Required action: Which lines of the records contain "cells"? Collect every one of them.

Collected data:
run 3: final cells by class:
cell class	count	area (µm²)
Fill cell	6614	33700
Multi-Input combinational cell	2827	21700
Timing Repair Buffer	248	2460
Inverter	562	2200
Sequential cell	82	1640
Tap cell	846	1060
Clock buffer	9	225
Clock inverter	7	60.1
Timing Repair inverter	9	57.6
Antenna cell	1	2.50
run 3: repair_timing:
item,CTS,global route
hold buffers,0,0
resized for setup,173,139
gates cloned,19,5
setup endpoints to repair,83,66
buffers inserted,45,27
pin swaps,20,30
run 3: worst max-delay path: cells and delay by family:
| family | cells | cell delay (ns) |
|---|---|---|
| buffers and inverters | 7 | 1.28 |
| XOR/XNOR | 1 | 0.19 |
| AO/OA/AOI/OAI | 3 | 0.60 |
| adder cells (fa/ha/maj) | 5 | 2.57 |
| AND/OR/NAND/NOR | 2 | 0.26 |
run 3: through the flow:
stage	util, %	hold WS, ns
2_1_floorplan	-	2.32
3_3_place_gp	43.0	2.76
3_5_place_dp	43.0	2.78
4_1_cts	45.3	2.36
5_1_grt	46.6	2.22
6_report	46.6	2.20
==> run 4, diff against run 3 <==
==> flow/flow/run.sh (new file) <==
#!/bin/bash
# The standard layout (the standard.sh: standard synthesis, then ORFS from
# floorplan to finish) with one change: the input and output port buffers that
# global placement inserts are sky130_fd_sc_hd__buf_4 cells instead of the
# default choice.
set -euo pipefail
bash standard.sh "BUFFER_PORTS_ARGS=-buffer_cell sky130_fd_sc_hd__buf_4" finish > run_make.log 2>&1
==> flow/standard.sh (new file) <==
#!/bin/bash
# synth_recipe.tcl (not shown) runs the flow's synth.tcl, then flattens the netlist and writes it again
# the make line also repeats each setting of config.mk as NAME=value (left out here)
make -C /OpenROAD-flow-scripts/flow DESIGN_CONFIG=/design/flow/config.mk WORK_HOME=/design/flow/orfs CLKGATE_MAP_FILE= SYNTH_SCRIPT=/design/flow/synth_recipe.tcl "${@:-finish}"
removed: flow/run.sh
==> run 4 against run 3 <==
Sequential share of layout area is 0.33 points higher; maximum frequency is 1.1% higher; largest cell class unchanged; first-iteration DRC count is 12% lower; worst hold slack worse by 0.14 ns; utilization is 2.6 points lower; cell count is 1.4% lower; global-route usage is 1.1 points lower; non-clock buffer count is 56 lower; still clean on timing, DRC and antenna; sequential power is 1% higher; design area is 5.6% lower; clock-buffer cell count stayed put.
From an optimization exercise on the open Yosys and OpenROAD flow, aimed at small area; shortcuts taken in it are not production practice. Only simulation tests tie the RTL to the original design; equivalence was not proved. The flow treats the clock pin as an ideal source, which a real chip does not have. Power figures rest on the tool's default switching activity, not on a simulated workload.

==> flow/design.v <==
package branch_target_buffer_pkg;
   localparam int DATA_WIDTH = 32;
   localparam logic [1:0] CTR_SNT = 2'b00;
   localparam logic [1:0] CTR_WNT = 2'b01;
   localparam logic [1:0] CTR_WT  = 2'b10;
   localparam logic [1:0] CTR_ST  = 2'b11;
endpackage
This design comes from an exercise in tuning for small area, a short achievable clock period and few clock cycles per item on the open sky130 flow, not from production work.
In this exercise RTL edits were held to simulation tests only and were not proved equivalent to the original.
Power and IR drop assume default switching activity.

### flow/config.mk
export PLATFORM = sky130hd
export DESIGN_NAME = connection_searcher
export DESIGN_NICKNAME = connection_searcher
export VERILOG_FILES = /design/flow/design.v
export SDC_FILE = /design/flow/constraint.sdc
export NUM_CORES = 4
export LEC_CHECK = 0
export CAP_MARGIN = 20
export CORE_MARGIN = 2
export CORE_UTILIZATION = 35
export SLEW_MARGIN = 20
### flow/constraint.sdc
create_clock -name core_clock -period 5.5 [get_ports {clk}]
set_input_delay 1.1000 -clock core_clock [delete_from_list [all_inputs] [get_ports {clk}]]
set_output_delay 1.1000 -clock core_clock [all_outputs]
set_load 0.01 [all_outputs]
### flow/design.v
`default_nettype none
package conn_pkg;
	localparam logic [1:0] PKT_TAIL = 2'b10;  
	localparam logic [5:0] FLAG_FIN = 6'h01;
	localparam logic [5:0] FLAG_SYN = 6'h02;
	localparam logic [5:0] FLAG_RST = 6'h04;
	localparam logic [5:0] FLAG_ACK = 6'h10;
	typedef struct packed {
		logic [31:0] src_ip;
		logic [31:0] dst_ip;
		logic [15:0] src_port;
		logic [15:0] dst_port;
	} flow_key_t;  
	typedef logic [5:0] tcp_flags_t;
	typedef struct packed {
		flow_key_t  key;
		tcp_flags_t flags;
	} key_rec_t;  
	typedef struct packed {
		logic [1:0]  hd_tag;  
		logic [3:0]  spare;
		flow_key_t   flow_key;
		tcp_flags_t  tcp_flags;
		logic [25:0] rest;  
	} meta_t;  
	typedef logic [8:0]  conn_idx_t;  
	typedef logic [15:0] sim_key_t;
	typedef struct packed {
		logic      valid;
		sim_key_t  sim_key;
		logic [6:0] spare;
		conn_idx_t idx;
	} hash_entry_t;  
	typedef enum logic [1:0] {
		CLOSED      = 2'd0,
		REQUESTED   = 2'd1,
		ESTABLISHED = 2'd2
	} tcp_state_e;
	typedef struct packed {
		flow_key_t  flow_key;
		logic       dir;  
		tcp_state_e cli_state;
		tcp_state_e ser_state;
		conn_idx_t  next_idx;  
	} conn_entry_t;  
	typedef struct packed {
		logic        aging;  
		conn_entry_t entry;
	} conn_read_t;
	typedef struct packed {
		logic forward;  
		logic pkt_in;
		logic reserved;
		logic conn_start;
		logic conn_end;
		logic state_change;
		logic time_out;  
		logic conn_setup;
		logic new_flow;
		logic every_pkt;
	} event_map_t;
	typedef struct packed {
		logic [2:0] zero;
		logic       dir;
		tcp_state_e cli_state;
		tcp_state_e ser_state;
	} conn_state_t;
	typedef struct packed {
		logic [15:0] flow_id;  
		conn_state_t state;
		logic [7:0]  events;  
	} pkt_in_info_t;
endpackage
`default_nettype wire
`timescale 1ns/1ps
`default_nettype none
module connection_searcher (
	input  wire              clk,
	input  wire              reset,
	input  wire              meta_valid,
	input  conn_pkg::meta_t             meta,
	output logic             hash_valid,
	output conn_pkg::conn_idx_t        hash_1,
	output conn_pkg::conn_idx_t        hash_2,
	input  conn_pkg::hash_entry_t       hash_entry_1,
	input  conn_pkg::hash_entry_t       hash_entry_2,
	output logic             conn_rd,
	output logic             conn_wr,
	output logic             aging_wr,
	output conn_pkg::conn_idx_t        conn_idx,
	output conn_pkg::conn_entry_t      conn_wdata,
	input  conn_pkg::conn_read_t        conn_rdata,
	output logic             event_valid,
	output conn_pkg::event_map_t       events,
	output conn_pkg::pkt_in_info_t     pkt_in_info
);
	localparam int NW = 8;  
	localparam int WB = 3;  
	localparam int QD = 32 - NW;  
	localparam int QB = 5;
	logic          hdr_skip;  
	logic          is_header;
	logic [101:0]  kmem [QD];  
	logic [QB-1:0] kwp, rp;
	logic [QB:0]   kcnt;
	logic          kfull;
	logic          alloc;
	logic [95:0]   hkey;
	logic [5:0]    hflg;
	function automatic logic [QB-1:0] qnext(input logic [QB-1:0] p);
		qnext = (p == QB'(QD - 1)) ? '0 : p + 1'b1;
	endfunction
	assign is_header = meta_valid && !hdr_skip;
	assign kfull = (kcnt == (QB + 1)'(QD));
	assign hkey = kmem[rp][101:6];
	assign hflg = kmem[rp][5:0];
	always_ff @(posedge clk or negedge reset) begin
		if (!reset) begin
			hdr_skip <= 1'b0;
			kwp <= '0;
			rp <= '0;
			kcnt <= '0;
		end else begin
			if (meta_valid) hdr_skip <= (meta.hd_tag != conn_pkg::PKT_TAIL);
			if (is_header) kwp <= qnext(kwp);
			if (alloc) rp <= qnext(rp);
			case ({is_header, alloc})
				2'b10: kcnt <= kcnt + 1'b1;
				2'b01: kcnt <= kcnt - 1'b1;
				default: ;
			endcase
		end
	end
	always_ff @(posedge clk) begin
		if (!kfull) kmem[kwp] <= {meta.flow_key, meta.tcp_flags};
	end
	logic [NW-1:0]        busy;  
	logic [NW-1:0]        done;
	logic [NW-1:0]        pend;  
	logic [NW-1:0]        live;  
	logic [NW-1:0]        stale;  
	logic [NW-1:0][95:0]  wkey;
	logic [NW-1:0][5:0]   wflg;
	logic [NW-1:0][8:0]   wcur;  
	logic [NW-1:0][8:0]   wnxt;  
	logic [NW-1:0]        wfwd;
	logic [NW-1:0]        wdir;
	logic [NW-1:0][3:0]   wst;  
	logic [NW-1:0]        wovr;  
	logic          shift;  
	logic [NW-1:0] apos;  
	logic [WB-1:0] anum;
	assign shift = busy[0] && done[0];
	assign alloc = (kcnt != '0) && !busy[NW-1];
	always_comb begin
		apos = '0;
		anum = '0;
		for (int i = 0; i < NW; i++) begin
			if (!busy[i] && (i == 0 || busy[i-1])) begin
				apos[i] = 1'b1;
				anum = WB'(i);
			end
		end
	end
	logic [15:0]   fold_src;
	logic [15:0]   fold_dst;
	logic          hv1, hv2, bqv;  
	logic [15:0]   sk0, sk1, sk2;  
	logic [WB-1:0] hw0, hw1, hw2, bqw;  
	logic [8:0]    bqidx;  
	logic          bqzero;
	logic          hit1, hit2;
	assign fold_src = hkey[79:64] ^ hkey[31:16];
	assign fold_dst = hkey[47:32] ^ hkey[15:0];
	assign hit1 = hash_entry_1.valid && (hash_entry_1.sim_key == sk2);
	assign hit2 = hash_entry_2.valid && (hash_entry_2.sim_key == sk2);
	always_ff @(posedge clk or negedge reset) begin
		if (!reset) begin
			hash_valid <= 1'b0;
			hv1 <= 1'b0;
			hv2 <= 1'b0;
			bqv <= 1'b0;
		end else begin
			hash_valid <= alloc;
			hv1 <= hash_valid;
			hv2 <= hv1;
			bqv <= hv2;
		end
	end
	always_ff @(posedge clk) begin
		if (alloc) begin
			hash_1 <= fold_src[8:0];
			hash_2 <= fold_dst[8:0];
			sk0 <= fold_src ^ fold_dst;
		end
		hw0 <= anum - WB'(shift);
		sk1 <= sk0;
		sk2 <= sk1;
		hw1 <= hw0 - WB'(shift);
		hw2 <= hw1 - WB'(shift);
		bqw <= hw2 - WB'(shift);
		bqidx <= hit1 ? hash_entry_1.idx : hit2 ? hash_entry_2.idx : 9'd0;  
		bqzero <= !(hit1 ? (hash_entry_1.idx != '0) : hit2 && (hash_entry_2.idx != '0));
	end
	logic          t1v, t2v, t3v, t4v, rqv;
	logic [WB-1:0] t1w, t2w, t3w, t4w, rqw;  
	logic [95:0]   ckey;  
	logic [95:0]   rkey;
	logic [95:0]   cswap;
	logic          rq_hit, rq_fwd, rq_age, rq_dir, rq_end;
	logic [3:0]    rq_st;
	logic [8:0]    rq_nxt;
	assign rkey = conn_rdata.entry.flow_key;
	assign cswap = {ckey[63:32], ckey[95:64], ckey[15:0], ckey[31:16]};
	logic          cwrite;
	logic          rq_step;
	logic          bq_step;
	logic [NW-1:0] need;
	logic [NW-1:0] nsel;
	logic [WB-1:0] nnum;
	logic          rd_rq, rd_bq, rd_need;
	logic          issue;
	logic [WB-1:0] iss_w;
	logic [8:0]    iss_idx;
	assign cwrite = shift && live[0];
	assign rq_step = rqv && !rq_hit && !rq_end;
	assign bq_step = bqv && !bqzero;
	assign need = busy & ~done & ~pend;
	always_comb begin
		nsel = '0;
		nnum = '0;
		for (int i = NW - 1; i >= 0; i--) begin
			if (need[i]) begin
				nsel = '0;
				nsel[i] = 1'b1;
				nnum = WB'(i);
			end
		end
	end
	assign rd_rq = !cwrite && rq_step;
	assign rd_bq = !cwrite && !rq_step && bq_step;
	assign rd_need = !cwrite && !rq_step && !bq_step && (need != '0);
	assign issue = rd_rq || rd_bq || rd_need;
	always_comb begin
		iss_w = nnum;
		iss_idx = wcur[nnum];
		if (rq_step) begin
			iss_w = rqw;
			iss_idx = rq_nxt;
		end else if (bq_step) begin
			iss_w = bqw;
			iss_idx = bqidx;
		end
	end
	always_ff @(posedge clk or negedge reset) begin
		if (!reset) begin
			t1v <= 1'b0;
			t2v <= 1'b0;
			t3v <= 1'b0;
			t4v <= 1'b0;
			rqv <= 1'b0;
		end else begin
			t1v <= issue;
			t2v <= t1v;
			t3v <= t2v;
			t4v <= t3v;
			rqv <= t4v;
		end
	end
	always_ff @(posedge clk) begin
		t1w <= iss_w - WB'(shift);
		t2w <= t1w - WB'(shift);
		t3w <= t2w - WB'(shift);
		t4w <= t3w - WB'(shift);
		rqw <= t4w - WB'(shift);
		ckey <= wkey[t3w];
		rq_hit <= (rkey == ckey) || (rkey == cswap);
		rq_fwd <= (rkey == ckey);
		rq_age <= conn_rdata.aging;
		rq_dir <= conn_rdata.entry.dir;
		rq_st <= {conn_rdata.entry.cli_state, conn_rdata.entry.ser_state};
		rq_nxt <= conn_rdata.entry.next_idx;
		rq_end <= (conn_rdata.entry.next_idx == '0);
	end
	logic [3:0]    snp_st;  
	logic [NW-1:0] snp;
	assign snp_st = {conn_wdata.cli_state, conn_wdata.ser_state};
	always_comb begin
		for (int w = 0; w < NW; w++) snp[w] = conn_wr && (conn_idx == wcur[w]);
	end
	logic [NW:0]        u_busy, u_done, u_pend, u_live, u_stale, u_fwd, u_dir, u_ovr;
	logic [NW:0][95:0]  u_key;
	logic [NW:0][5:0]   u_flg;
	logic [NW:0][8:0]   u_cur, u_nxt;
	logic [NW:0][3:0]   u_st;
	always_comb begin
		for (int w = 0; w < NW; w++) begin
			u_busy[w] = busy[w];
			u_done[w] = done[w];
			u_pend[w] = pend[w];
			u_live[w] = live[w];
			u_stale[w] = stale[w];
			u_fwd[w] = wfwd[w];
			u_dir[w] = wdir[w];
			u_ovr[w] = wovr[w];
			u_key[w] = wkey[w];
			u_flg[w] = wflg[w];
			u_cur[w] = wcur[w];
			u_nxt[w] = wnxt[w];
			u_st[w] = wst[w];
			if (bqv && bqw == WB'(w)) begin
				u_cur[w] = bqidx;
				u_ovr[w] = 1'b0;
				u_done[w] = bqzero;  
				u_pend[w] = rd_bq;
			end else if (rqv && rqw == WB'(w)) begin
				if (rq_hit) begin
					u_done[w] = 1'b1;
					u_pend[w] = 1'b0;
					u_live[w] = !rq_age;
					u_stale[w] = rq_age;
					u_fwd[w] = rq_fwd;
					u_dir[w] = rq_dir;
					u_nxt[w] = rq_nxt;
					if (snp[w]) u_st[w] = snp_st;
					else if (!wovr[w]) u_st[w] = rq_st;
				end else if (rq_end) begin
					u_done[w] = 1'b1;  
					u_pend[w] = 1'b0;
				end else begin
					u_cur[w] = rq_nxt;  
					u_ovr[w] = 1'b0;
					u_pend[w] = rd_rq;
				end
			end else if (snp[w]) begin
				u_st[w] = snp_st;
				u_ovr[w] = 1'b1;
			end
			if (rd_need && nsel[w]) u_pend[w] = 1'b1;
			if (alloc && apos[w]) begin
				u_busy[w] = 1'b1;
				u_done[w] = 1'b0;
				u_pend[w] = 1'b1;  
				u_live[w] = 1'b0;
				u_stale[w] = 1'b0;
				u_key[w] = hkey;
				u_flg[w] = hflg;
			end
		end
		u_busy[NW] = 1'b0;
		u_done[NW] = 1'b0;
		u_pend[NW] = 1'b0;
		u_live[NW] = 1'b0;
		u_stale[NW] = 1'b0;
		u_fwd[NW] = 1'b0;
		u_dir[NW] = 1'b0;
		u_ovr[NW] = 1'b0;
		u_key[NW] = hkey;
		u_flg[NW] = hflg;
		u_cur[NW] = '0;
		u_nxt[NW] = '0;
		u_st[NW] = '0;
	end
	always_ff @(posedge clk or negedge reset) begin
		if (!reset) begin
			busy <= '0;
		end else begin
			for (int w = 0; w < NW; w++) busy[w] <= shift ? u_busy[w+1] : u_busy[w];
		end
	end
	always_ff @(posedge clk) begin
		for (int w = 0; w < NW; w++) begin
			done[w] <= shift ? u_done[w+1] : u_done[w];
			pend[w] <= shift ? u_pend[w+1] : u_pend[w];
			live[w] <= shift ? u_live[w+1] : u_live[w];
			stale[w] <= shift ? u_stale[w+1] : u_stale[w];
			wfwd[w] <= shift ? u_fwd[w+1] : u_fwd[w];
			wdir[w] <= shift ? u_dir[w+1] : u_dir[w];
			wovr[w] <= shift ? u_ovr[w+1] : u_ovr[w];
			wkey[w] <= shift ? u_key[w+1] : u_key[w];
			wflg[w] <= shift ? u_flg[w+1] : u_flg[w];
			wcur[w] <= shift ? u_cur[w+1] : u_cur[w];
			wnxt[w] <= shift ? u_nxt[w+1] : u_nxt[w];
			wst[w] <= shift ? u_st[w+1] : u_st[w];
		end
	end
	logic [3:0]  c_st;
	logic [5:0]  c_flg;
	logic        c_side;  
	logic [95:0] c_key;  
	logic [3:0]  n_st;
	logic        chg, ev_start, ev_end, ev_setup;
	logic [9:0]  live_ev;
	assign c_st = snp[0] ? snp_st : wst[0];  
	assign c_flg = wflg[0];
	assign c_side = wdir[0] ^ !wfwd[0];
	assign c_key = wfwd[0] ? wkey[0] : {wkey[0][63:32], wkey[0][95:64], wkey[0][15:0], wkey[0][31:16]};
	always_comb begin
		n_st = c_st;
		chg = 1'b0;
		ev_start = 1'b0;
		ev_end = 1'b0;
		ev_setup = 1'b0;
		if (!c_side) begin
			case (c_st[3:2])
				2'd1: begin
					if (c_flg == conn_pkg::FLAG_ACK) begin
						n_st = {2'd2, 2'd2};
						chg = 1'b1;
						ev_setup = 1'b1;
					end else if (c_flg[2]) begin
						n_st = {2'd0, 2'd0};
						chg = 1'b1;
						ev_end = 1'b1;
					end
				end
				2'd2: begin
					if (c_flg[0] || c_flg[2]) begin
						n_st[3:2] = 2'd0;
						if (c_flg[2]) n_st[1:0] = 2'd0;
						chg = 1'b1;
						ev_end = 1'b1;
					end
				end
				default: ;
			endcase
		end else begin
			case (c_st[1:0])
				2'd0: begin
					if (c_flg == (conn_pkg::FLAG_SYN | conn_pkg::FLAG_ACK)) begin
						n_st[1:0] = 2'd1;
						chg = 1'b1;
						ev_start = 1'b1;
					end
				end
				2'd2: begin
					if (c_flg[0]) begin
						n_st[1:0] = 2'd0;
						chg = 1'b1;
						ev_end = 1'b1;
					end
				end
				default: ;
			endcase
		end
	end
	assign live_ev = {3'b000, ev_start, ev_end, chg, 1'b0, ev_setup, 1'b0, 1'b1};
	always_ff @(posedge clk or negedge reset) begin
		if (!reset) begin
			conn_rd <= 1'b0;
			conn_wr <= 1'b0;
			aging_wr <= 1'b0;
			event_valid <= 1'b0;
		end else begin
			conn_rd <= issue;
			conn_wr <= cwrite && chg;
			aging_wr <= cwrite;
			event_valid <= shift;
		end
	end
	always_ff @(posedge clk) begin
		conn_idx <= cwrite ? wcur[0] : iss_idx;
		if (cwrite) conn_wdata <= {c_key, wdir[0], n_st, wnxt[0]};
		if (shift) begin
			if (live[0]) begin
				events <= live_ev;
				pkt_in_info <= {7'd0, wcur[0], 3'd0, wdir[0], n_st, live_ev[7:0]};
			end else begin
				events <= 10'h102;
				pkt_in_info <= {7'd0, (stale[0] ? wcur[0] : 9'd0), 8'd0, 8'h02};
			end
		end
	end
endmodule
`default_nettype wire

Response:
run 3: final cells by class:
run 3: worst max-delay path: cells and delay by family:
| family | cells | cell delay (ns) |
| adder cells (fa/ha/maj) | 5 | 2.57 |
# global placement inserts are sky130_fd_sc_hd__buf_4 cells instead of the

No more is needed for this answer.